This master thesis is a simulation-based study of different factors determining bias in connectivity between brain sources reconstructed using electroencephalography (EEG) techniques. In particular, the goal of this document is to propose and analyze algorithms to carry out feature ranking with different algorithms i.e. giving a measure of usefulness for each input variable.
In addition to this, we will evaluate factors determining connectivity between brain sources reconstructed from sensor measures, based on false positive rate (FPR). The idea is to have a set of features which explain false connection between brain sources (via false positive rate).

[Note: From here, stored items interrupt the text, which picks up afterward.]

[config.mk]
export PLATFORM = sky130hd
export DESIGN_NAME = alu_op_sequencer
export DESIGN_NICKNAME = d
export VERILOG_FILES = /design/src/rtl/alu_op_sequencer.sv
export SDC_FILE = /design/constraint.sdc
export NUM_CORES = 1
export LEC_CHECK = 0
export ABC_AREA = 1
export BUFFER_PORTS_ARGS = -buffer_cell sky130_fd_sc_hd__buf_2
export CAP_MARGIN = 25
export CORE_MARGIN = 2
export CORE_UTILIZATION = 48
export DETAILED_ROUTE_END_ITERATION = 12
export GPL_TIMING_DRIVEN = 0
export PLACE_DENSITY = 0.69
export SLEW_MARGIN = 20
export SYNTH_ARGS = -nofsm -noshare
export SYNTH_HDL_FRONTEND = slang
export SYNTH_SLANG_ARGS = --single-unit
[constraint.sdc]
create_clock -name clk -period 5.79 [get_ports clk]
set_clock_uncertainty 0.05 [all_clocks]
set_input_delay 1.158 -clock clk [delete_from_list [all_inputs] [get_ports clk]]
set_output_delay 1.158 -clock clk [all_outputs]
set_load 0.005 [all_outputs]
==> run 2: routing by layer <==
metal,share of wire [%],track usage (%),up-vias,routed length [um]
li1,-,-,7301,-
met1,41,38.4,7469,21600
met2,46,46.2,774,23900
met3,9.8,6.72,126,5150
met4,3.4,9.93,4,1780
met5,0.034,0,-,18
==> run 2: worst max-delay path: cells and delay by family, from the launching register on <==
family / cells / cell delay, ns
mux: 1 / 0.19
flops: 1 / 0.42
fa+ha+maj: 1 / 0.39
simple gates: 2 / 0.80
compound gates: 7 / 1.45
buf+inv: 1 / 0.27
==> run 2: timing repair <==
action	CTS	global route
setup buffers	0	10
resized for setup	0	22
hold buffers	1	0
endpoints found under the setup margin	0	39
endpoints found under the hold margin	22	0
==> src/rtl/dram_fifo_m.sv <==
// First-word-fall-through valid/ready FIFO built on an asynchronous-read
// distributed RAM. Full/empty come from the occupancy count only; the
// pointers are free-running and wrap naturally.
// Optional feature: define DRAM_FIFO_WMARK_EN to add the max_count
// high-water-mark port and register.
module dram_fifo_m
  import dram_fifo_pkg::*;
#(
  parameter int ADDR_WIDTH  = 4,
  parameter int WORD_WIDTH  = 32,
  parameter int AFULL_LEVEL = (2**ADDR_WIDTH) - 2
) (
  input  logic                  clk,
  input  logic                  rst_n,
  input  logic                  in_valid,
  output logic                  in_ready,
  input  logic [WORD_WIDTH-1:0] in_data,
  output logic                  out_valid,
  input  logic                  out_ready,
  output logic [WORD_WIDTH-1:0] out_data,
  output logic [ADDR_WIDTH:0]   count,
  output logic                  almost_full
`ifdef DRAM_FIFO_WMARK_EN
  , output logic [ADDR_WIDTH:0] max_count
`endif
);

  localparam int                DEPTH_I   = 2**ADDR_WIDTH;
  localparam logic [ADDR_WIDTH:0] DEPTH   = DEPTH_I[ADDR_WIDTH:0];
  localparam logic [ADDR_WIDTH:0] AF_LVL  = AFULL_LEVEL[ADDR_WIDTH:0];
  localparam logic [ADDR_WIDTH:0] CNT_ONE = {{ADDR_WIDTH{1'b0}}, 1'b1};
  localparam logic [ADDR_WIDTH-1:0] PTR_ONE = {{(ADDR_WIDTH-1){1'b0}}, 1'b1};

  logic [ADDR_WIDTH-1:0] wptr, rptr;
  logic [ADDR_WIDTH:0]   count_nxt;
  logic                  push, pop;
  cmd_t                  cmd;

  // Handshake qualification; in_ready is held low during reset so a word
  // presented on the reset edge is never written.
  always_comb begin
    in_ready  = rst_n && (count != DEPTH);
    out_valid = (count != '0);
    push      = in_valid && in_ready;
    pop       = out_valid && out_ready;
    cmd       = cmd_decode(push, pop);
  end

  // Next occupancy from the decoded operation.
  always_comb begin
    count_nxt = count;
    unique case (cmd)
      PUSH:    count_nxt = count + CNT_ONE;
      POP:     count_nxt = count - CNT_ONE;
      default: count_nxt = count;
    endcase
  end

  // Pointer, count and almost_full state.
  always_ff @(posedge clk) begin
    if (!rst_n) begin
      wptr        <= '0;
      rptr        <= '0;
      count       <= '0;
      almost_full <= 1'b0;
    end else begin
      if (push) wptr <= wptr + PTR_ONE;
      if (pop)  rptr <= rptr + PTR_ONE;
      count       <= count_nxt;
      almost_full <= (count_nxt >= AF_LVL);
    end
  end

`ifdef DRAM_FIFO_WMARK_EN
  // High-water mark: tracks the largest occupancy since reset.
  always_ff @(posedge clk) begin
    if (!rst_n) begin
      max_count <= '0;
    end else if (count_nxt > max_count) begin
      max_count <= count_nxt;
    end
  end
`endif

  sdp_distributed_ram_m #(
    .ADDR_WIDTH     (ADDR_WIDTH),
    .WORD_WIDTH     (WORD_WIDTH),
    .OUT_REGISTERED ("NO")
  ) u_ram (
    .clk      (clk),
    .we       (push),
    .waddr    (wptr),
    .data_in  (in_data),
    .raddr    (rptr),
    .data_out (out_data)
  );

endmodule
### src/rtl/clock_pkg.sv
// Shared types and limits for the digital clock timekeeping core.
// Exports: state_e (RUN/SET_HR/SET_MIN), FIELD_W, HR_MAX, MS_MAX.
package clock_pkg;

  typedef enum logic [1:0] {
    ST_RUN     = 2'd0,
    ST_SET_HR  = 2'd1,
    ST_SET_MIN = 2'd2
  } state_e;

  localparam int FIELD_W = 8;

  localparam logic [FIELD_W-1:0] HR_MAX = 8'h23;
  localparam logic [FIELD_W-1:0] MS_MAX = 8'h59;

  // Next value of a 2-digit BCD field, wrapping to 00 after max.
  function automatic logic [FIELD_W-1:0] bcd_next(
    input logic [FIELD_W-1:0] q,
    input logic [FIELD_W-1:0] max
  );
    logic [FIELD_W-1:0] r;
    if (q == max)
      r = '0;
    else if (q[3:0] == 4'd9)
      r = {q[7:4] + 4'd1, 4'd0};
    else
      r = {q[7:4], q[3:0] + 4'd1};
    return r;
  endfunction

endpackage

### src/rtl/bcd_mod_counter.sv
// Two-digit packed-BCD counter 00..MAX with clear, increment and wrap.
// Ports: clk, rst_n, i_inc, i_clr, o_q (BCD value), o_carry (inc at MAX).
module bcd_mod_counter
  import clock_pkg::*;
#(
  parameter logic [FIELD_W-1:0] MAX = MS_MAX
) (
  input  logic               clk,
  input  logic               rst_n,
  input  logic               i_inc,
  input  logic               i_clr,
  output logic [FIELD_W-1:0] o_q,
  output logic               o_carry
);

  logic [FIELD_W-1:0] r_q;

  always_ff @(posedge clk or negedge rst_n) begin
    if (!rst_n)
      r_q <= '0;
    else if (i_clr)
      r_q <= '0;
    else if (i_inc)
      r_q <= bcd_next(r_q, MAX);
  end

  assign o_q     = r_q;
  assign o_carry = i_inc & (r_q == MAX);

endmodule

### src/rtl/time_keeper.sv
// HH:MM:SS BCD timekeeper with hour/minute set mode, auto-repeat and blink.
// Ports: clk, rst_n, tick_1hz/5hz, btn_mode/inc/inc_lvl -> hours, minutes, seconds, blanks, day_tick, set_active.
module time_keeper
  import clock_pkg::*;
#(
  parameter int BLINK_DIV  = 2,
  parameter int REPEAT_DLY = 5
) (
  input  logic               clk,
  input  logic               rst_n,
  input  logic               tick_1hz,
  input  logic               tick_5hz,
  input  logic               btn_mode,
  input  logic               btn_inc,
  input  logic               btn_inc_lvl,
  output logic [FIELD_W-1:0] hours,
  output logic [FIELD_W-1:0] minutes,
  output logic [FIELD_W-1:0] seconds,
  output logic               blank_hr,
  output logic               blank_min,
  output logic               day_tick,
  output logic               set_active
);

  localparam int RW = $clog2(REPEAT_DLY + 1);
  localparam int BW = $clog2(BLINK_DIV + 1);

  state_e r_state;
  state_e w_state_nxt;

  logic [RW-1:0] r_rep_cnt;
  logic [RW-1:0] w_rep_cnt_nxt;
  logic [BW-1:0] r_blink_cnt;
  logic [BW-1:0] w_blink_cnt_nxt;
  logic          r_phase;
  logic          w_phase_nxt;

  logic r_blank_hr;
  logic r_blank_min;
  logic r_day_tick;
  logic r_set_active;

  logic w_set;
  logic w_rep_fire;
  logic w_inc_req;
  logic w_run_tick;
  logic w_sec_clr;
  logic w_sec_co;
  logic w_min_co;
  logic w_hr_co;
  logic w_min_inc;
  logic w_hr_inc;

  always_ff @(posedge clk or negedge rst_n) begin
    if (!rst_n)
      r_state <= ST_RUN;
    else
      r_state <= w_state_nxt;
  end

  always_comb begin
    w_state_nxt = r_state;
    if (btn_mode) begin
      unique case (r_state)
        ST_RUN:     w_state_nxt = ST_SET_HR;
        ST_SET_HR:  w_state_nxt = ST_SET_MIN;
        ST_SET_MIN: w_state_nxt = ST_RUN;
        default:    w_state_nxt = ST_RUN;
      endcase
    end
  end

  assign w_set      = (r_state != ST_RUN);
  assign w_rep_fire = w_set & btn_inc_lvl & tick_5hz &
                      (r_rep_cnt == RW'(REPEAT_DLY));
  // A mode press takes priority; button and repeat merge into one step.
  assign w_inc_req  = w_set & ~btn_mode & (btn_inc | w_rep_fire);
  assign w_run_tick = (r_state == ST_RUN) & tick_1hz;
  assign w_sec_clr  = (r_state == ST_SET_MIN) & btn_mode;

  // Carries only exist in RUN; set-mode wraps stay within the field.
  assign w_min_inc = w_sec_co |
                     (w_inc_req & (r_state == ST_SET_MIN));
  assign w_hr_inc  = (w_sec_co & w_min_co) |
                     (w_inc_req & (r_state == ST_SET_HR));

  always_comb begin
    w_rep_cnt_nxt = r_rep_cnt;
    if (!w_set || !btn_inc_lvl || btn_mode)
      w_rep_cnt_nxt = '0;
    else if (tick_5hz && r_rep_cnt != RW'(REPEAT_DLY))
      w_rep_cnt_nxt = r_rep_cnt + RW'(1);
  end

  always_comb begin
    w_blink_cnt_nxt = r_blink_cnt;
    w_phase_nxt     = r_phase;
    if (!w_set || btn_mode || w_inc_req) begin
      w_blink_cnt_nxt = '0;
      w_phase_nxt     = 1'b0;
    end else if (tick_5hz) begin
      if (r_blink_cnt == BW'(BLINK_DIV - 1)) begin
        w_blink_cnt_nxt = '0;
        w_phase_nxt     = ~r_phase;
      end else begin
        w_blink_cnt_nxt = r_blink_cnt + BW'(1);
      end
    end
  end

  always_ff @(posedge clk or negedge rst_n) begin
    if (!rst_n) begin
      r_rep_cnt    <= '0;
      r_blink_cnt  <= '0;
      r_phase      <= 1'b0;
      r_blank_hr   <= 1'b0;
      r_blank_min  <= 1'b0;
      r_day_tick   <= 1'b0;
      r_set_active <= 1'b0;
    end else begin
      r_rep_cnt    <= w_rep_cnt_nxt;
      r_blink_cnt  <= w_blink_cnt_nxt;
      r_phase      <= w_phase_nxt;
      r_blank_hr   <= (w_state_nxt == ST_SET_HR) & w_phase_nxt;
      r_blank_min  <= (w_state_nxt == ST_SET_MIN) & w_phase_nxt;
      r_day_tick   <= w_sec_co & w_min_co & w_hr_co;
      r_set_active <= (w_state_nxt != ST_RUN);
    end
  end

  bcd_mod_counter #(.MAX(MS_MAX)) u_sec (
    .clk     (clk),
    .rst_n   (rst_n),
    .i_inc   (w_run_tick),
    .i_clr   (w_sec_clr),
    .o_q     (seconds),
    .o_carry (w_sec_co)
  );

  bcd_mod_counter #(.MAX(MS_MAX)) u_min (
    .clk     (clk),
    .rst_n   (rst_n),
    .i_inc   (w_min_inc),
    .i_clr   (1'b0),
    .o_q     (minutes),
    .o_carry (w_min_co)
  );

  bcd_mod_counter #(.MAX(HR_MAX)) u_hr (
    .clk     (clk),
    .rst_n   (rst_n),
    .i_inc   (w_hr_inc),
    .i_clr   (1'b0),
    .o_q     (hours),
    .o_carry (w_hr_co)
  );

  assign blank_hr   = r_blank_hr;
  assign blank_min  = r_blank_min;
  assign day_tick   = r_day_tick;
  assign set_active = r_set_active;

endmodule
`src/rtl/fft_result_serializer_pkg.sv`:
```
// Shared constants and types for the FFT result serializer.
package fft_result_serializer_pkg;

  localparam int DATA_W_DEF = 32;   // width of each raw butterfly output word
  localparam int OUT_W_DEF  = 16;   // width of each emitted word
  localparam int FFT_N      = 8;    // points per frame
  localparam int IDX_W      = 3;    // bin index width
  localparam int SHIFT_Q    = 8;    // Q8 twiddle scale removed on output

  localparam logic [IDX_W-1:0] LAST_IDX = 3'd7;

  localparam logic FUN_ENABLE  = 1'b1;
  localparam logic FUN_DISABLE = 1'b0;

  typedef enum logic {
    ST_IDLE   = 1'b0,
    ST_STREAM = 1'b1
  } state_t;

endpackage

```
`src/rtl/fft_result_serializer_if.sv`:
```
// Valid/ready sample stream carrying one complex bin per beat.
interface fft_result_serializer_if #(parameter int OUT_W = 16);
  import fft_result_serializer_pkg::*;

  logic                    out_valid;
  logic                    out_ready;
  logic signed [OUT_W-1:0] out_real;
  logic signed [OUT_W-1:0] out_imag;
  logic [IDX_W-1:0]        out_index;
  logic                    out_last;
  logic                    out_sat;

  modport master (
    output out_valid, out_real, out_imag, out_index, out_last, out_sat,
    input  out_ready
  );

  modport slave (
    input  out_valid, out_real, out_imag, out_index, out_last, out_sat,
    output out_ready
  );

endinterface

```
`src/rtl/fft_round_sat.sv`:
```
// Removes the fixed-point scale with round-half-up, then clips to OUT_W.
module fft_round_sat #(
  parameter int DATA_W = 32,
  parameter int SHIFT  = 8,
  parameter int OUT_W  = 16
) (
  input  logic signed [DATA_W-1:0] x,
  output logic signed [OUT_W-1:0]  y,
  output logic                     sat
);

  // One guard bit so adding the half-LSB can never wrap.
  localparam int EXT_W = DATA_W + 1;
  localparam logic signed [EXT_W-1:0] HALF  = {{(EXT_W-SHIFT){1'b0}}, 1'b1, {(SHIFT-1){1'b0}}};
  localparam logic signed [EXT_W-1:0] MAX_V = {{(EXT_W-OUT_W+1){1'b0}}, {(OUT_W-1){1'b1}}};
  localparam logic signed [EXT_W-1:0] MIN_V = {{(EXT_W-OUT_W+1){1'b1}}, {(OUT_W-1){1'b0}}};

  logic signed [EXT_W-1:0] sum;
  logic signed [EXT_W-1:0] r;

  // Round, arithmetic-shift and clamp to the output range.
  always_comb begin
    sum = $signed({x[DATA_W-1], x}) + HALF;
    r   = sum >>> SHIFT;
    if (r > MAX_V) begin
      y   = MAX_V[OUT_W-1:0];
      sat = 1'b1;
    end else if (r < MIN_V) begin
      y   = MIN_V[OUT_W-1:0];
      sat = 1'b1;
    end else begin
      y   = r[OUT_W-1:0];
      sat = 1'b0;
    end
  end

endmodule

```
`src/rtl/fft_result_serializer.sv`:
```
// Captures an 8-point FFT frame and streams it out one rounded bin per beat.
module fft_result_serializer
  import fft_result_serializer_pkg::*;
#(
  parameter int DATA_W = DATA_W_DEF,
  parameter int SHIFT  = SHIFT_Q,
  parameter int OUT_W  = OUT_W_DEF
) (
  input  logic                     clk,
  input  logic                     rst_n,
  input  logic                     butterfly3_ready,
  input  logic signed [DATA_W-1:0] fft_d1_real, fft_d1_imag,
  input  logic signed [DATA_W-1:0] fft_d2_real, fft_d2_imag,
  input  logic signed [DATA_W-1:0] fft_d3_real, fft_d3_imag,
  input  logic signed [DATA_W-1:0] fft_d4_real, fft_d4_imag,
  input  logic signed [DATA_W-1:0] fft_d5_real, fft_d5_imag,
  input  logic signed [DATA_W-1:0] fft_d6_real, fft_d6_imag,
  input  logic signed [DATA_W-1:0] fft_d7_real, fft_d7_imag,
  input  logic signed [DATA_W-1:0] fft_d8_real, fft_d8_imag,
  output logic                     busy,
  output logic                     overflow,
  input  logic                     ovf_clr,
  fft_result_serializer_if.master  out_if
);

  state_t                  state, state_nxt;
  logic [IDX_W-1:0]        idx;
  logic signed [DATA_W-1:0] frame_re [FFT_N];
  logic signed [DATA_W-1:0] frame_im [FFT_N];
  logic signed [DATA_W-1:0] in_re    [FFT_N];
  logic signed [DATA_W-1:0] in_im    [FFT_N];
  logic                    accept, last_accept, capture, drop;
  logic                    valid, sat_re, sat_im;

  // Gather the incoming words into indexable form.
  always_comb begin
    in_re[0] = fft_d1_real; in_im[0] = fft_d1_imag;
    in_re[1] = fft_d2_real; in_im[1] = fft_d2_imag;
    in_re[2] = fft_d3_real; in_im[2] = fft_d3_imag;
    in_re[3] = fft_d4_real; in_im[3] = fft_d4_imag;
    in_re[4] = fft_d5_real; in_im[4] = fft_d5_imag;
    in_re[5] = fft_d6_real; in_im[5] = fft_d6_imag;
    in_re[6] = fft_d7_real; in_im[6] = fft_d7_imag;
    in_re[7] = fft_d8_real; in_im[7] = fft_d8_imag;
  end

  // Handshake events: a pulse is taken when idle or exactly as beat 7 leaves, otherwise dropped.
  always_comb begin
    accept      = (state == ST_STREAM) & out_if.out_ready;
    last_accept = accept & (idx == LAST_IDX);
    capture     = butterfly3_ready & ((state == ST_IDLE) | last_accept);
    drop        = butterfly3_ready & (state == ST_STREAM) & ~last_accept;
  end

  // FSM state register.
  always_ff @(posedge clk or negedge rst_n) begin
    if (!rst_n) state <= ST_IDLE;
    else        state <= state_nxt;
  end

  // FSM next-state logic.
  always_comb begin
    state_nxt = state;
    case (state)
      ST_IDLE:   if (butterfly3_ready) state_nxt = ST_STREAM;
                 else                  state_nxt = ST_IDLE;
      ST_STREAM: if (last_accept && !butterfly3_ready) state_nxt = ST_IDLE;
                 else                                  state_nxt = ST_STREAM;
      default:   state_nxt = ST_IDLE;
    endcase
  end

  // FSM outputs and beat decoration.
  always_comb begin
    valid = FUN_DISABLE;
    busy  = FUN_DISABLE;
    case (state)
      ST_STREAM: begin
        valid = FUN_ENABLE;
        busy  = FUN_ENABLE;
      end
      default: begin
        valid = FUN_DISABLE;
        busy  = FUN_DISABLE;
      end
    endcase
    out_if.out_valid = valid;
    out_if.out_index = idx;
    out_if.out_last  = valid & (idx == LAST_IDX);
    out_if.out_sat   = valid & (sat_re | sat_im);
  end

  // Bin index: restarts on capture, advances on each accept.
  always_ff @(posedge clk or negedge rst_n) begin
    if (!rst_n)       idx <= '0;
    else if (capture) idx <= '0;
    else if (accept)  idx <= idx + 3'd1;
  end

  // Raw frame storage, written only when a pulse is actually taken.
  always_ff @(posedge clk or negedge rst_n) begin
    if (!rst_n) begin
      for (int k = 0; k < FFT_N; k++) begin
        frame_re[k] <= '0;
        frame_im[k] <= '0;
      end
    end else if (capture) begin
      for (int k = 0; k < FFT_N; k++) begin
        frame_re[k] <= in_re[k];
        frame_im[k] <= in_im[k];
      end
    end
  end

  // Sticky drop flag; a drop in the same cycle as a clear keeps it set.
  always_ff @(posedge clk or negedge rst_n) begin
    if (!rst_n)       overflow <= 1'b0;
    else if (drop)    overflow <= 1'b1;
    else if (ovf_clr) overflow <= 1'b0;
  end

  fft_round_sat #(.DATA_W(DATA_W), .SHIFT(SHIFT), .OUT_W(OUT_W)) u_rs_re (
    .x   (frame_re[idx]),
    .y   (out_if.out_real),
    .sat (sat_re)
  );

  fft_round_sat #(.DATA_W(DATA_W), .SHIFT(SHIFT), .OUT_W(OUT_W)) u_rs_im (
    .x   (frame_im[idx]),
    .y   (out_if.out_imag),
    .sat (sat_im)
  );

endmodule
```
`src/flat_wrapper.sv`:
```
// flat-port wrapper written by rule: the top's interface ports become plain ports
module fft_result_serializer_flat import fft_result_serializer_pkg::*;
#(
  parameter int DATA_W = DATA_W_DEF,
  parameter int SHIFT  = SHIFT_Q,
  parameter int OUT_W  = OUT_W_DEF
)
  (clk, rst_n, butterfly3_ready, fft_d1_real, fft_d1_imag, fft_d2_real, fft_d2_imag, fft_d3_real, fft_d3_imag, fft_d4_real, fft_d4_imag, fft_d5_real, fft_d5_imag, fft_d6_real, fft_d6_imag, fft_d7_real, fft_d7_imag, fft_d8_real, fft_d8_imag, busy, overflow, ovf_clr, out_if_out_valid, out_if_out_real, out_if_out_imag, out_if_out_index, out_if_out_last, out_if_out_sat, out_if_out_ready);
  fft_result_serializer_if #(.OUT_W(OUT_W)) out_if_i ();
  input  logic clk;
  input  logic rst_n;
  input  logic butterfly3_ready;
  input  logic signed [DATA_W-1:0] fft_d1_real;
  input  logic signed [DATA_W-1:0] fft_d1_imag;
  input  logic signed [DATA_W-1:0] fft_d2_real;
  input  logic signed [DATA_W-1:0] fft_d2_imag;
  input  logic signed [DATA_W-1:0] fft_d3_real;
  input  logic signed [DATA_W-1:0] fft_d3_imag;
  input  logic signed [DATA_W-1:0] fft_d4_real;
  input  logic signed [DATA_W-1:0] fft_d4_imag;
  input  logic signed [DATA_W-1:0] fft_d5_real;
  input  logic signed [DATA_W-1:0] fft_d5_imag;
  input  logic signed [DATA_W-1:0] fft_d6_real;
  input  logic signed [DATA_W-1:0] fft_d6_imag;
  input  logic signed [DATA_W-1:0] fft_d7_real;
  input  logic signed [DATA_W-1:0] fft_d7_imag;
  input  logic signed [DATA_W-1:0] fft_d8_real;
  input  logic signed [DATA_W-1:0] fft_d8_imag;
  output logic busy;
  output logic overflow;
  input  logic ovf_clr;
  output wire logic [$bits(out_if_i.out_valid)-1:0] out_if_out_valid;
  output wire logic [$bits(out_if_i.out_real)-1:0] out_if_out_real;
  output wire logic [$bits(out_if_i.out_imag)-1:0] out_if_out_imag;
  output wire logic [$bits(out_if_i.out_index)-1:0] out_if_out_index;
  output wire logic [$bits(out_if_i.out_last)-1:0] out_if_out_last;
  output wire logic [$bits(out_if_i.out_sat)-1:0] out_if_out_sat;
  input wire logic [$bits(out_if_i.out_ready)-1:0] out_if_out_ready;
  assign out_if_out_valid = out_if_i.out_valid;
  assign out_if_out_real = out_if_i.out_real;
  assign out_if_out_imag = out_if_i.out_imag;
  assign out_if_out_index = out_if_i.out_index;
  assign out_if_out_last = out_if_i.out_last;
  assign out_if_out_sat = out_if_i.out_sat;
  assign out_if_i.out_ready = out_if_out_ready;
  fft_result_serializer #(.DATA_W(DATA_W), .SHIFT(SHIFT), .OUT_W(OUT_W)) u_core (.clk(clk), .rst_n(rst_n), .butterfly3_ready(butterfly3_ready), .fft_d1_real(fft_d1_real), .fft_d1_imag(fft_d1_imag), .fft_d2_real(fft_d2_real), .fft_d2_imag(fft_d2_imag), .fft_d3_real(fft_d3_real), .fft_d3_imag(fft_d3_imag), .fft_d4_real(fft_d4_real), .fft_d4_imag(fft_d4_imag), .fft_d5_real(fft_d5_real), .fft_d5_imag(fft_d5_imag), .fft_d6_real(fft_d6_real), .fft_d6_imag(fft_d6_imag), .fft_d7_real(fft_d7_real), .fft_d7_imag(fft_d7_imag), .fft_d8_real(fft_d8_real), .fft_d8_imag(fft_d8_imag), .busy(busy), .overflow(overflow), .ovf_clr(ovf_clr), .out_if(out_if_i));
endmodule
```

This thesis attempt to explore comparative study of state-of-the-art feature selection methods. Recursive Feature Elimination algorithm will further be compared with Univariate Feature Selection (Chi-squared statistics) and Gradient Boosting Machine. Selecting the most representative features will provide a better understanding of the underlying process.
High Performance Computer of Ghent University has been used for massive data simulation.
This Master thesis is structured as follow. Chapter 1 contains a brief overview of EEG and source localization problem. Afterwards, related work on this subject explained in detail: experiment design, performance metrics and different source localization and connectivity estimate explanation. We end up by presenting research question.
In Chapter 2 we discuss theoretical background of machine learning and statistical methods that we care going to use: Binary classification, different types of Feature selection techniques.
In Chapter 3 whole process of feature selection process is detailed from data generation, preprocessing, explorative data analysis and feature selection.
At the end, in Chapter 4 we discuss our findings and propose future works related to this thesis.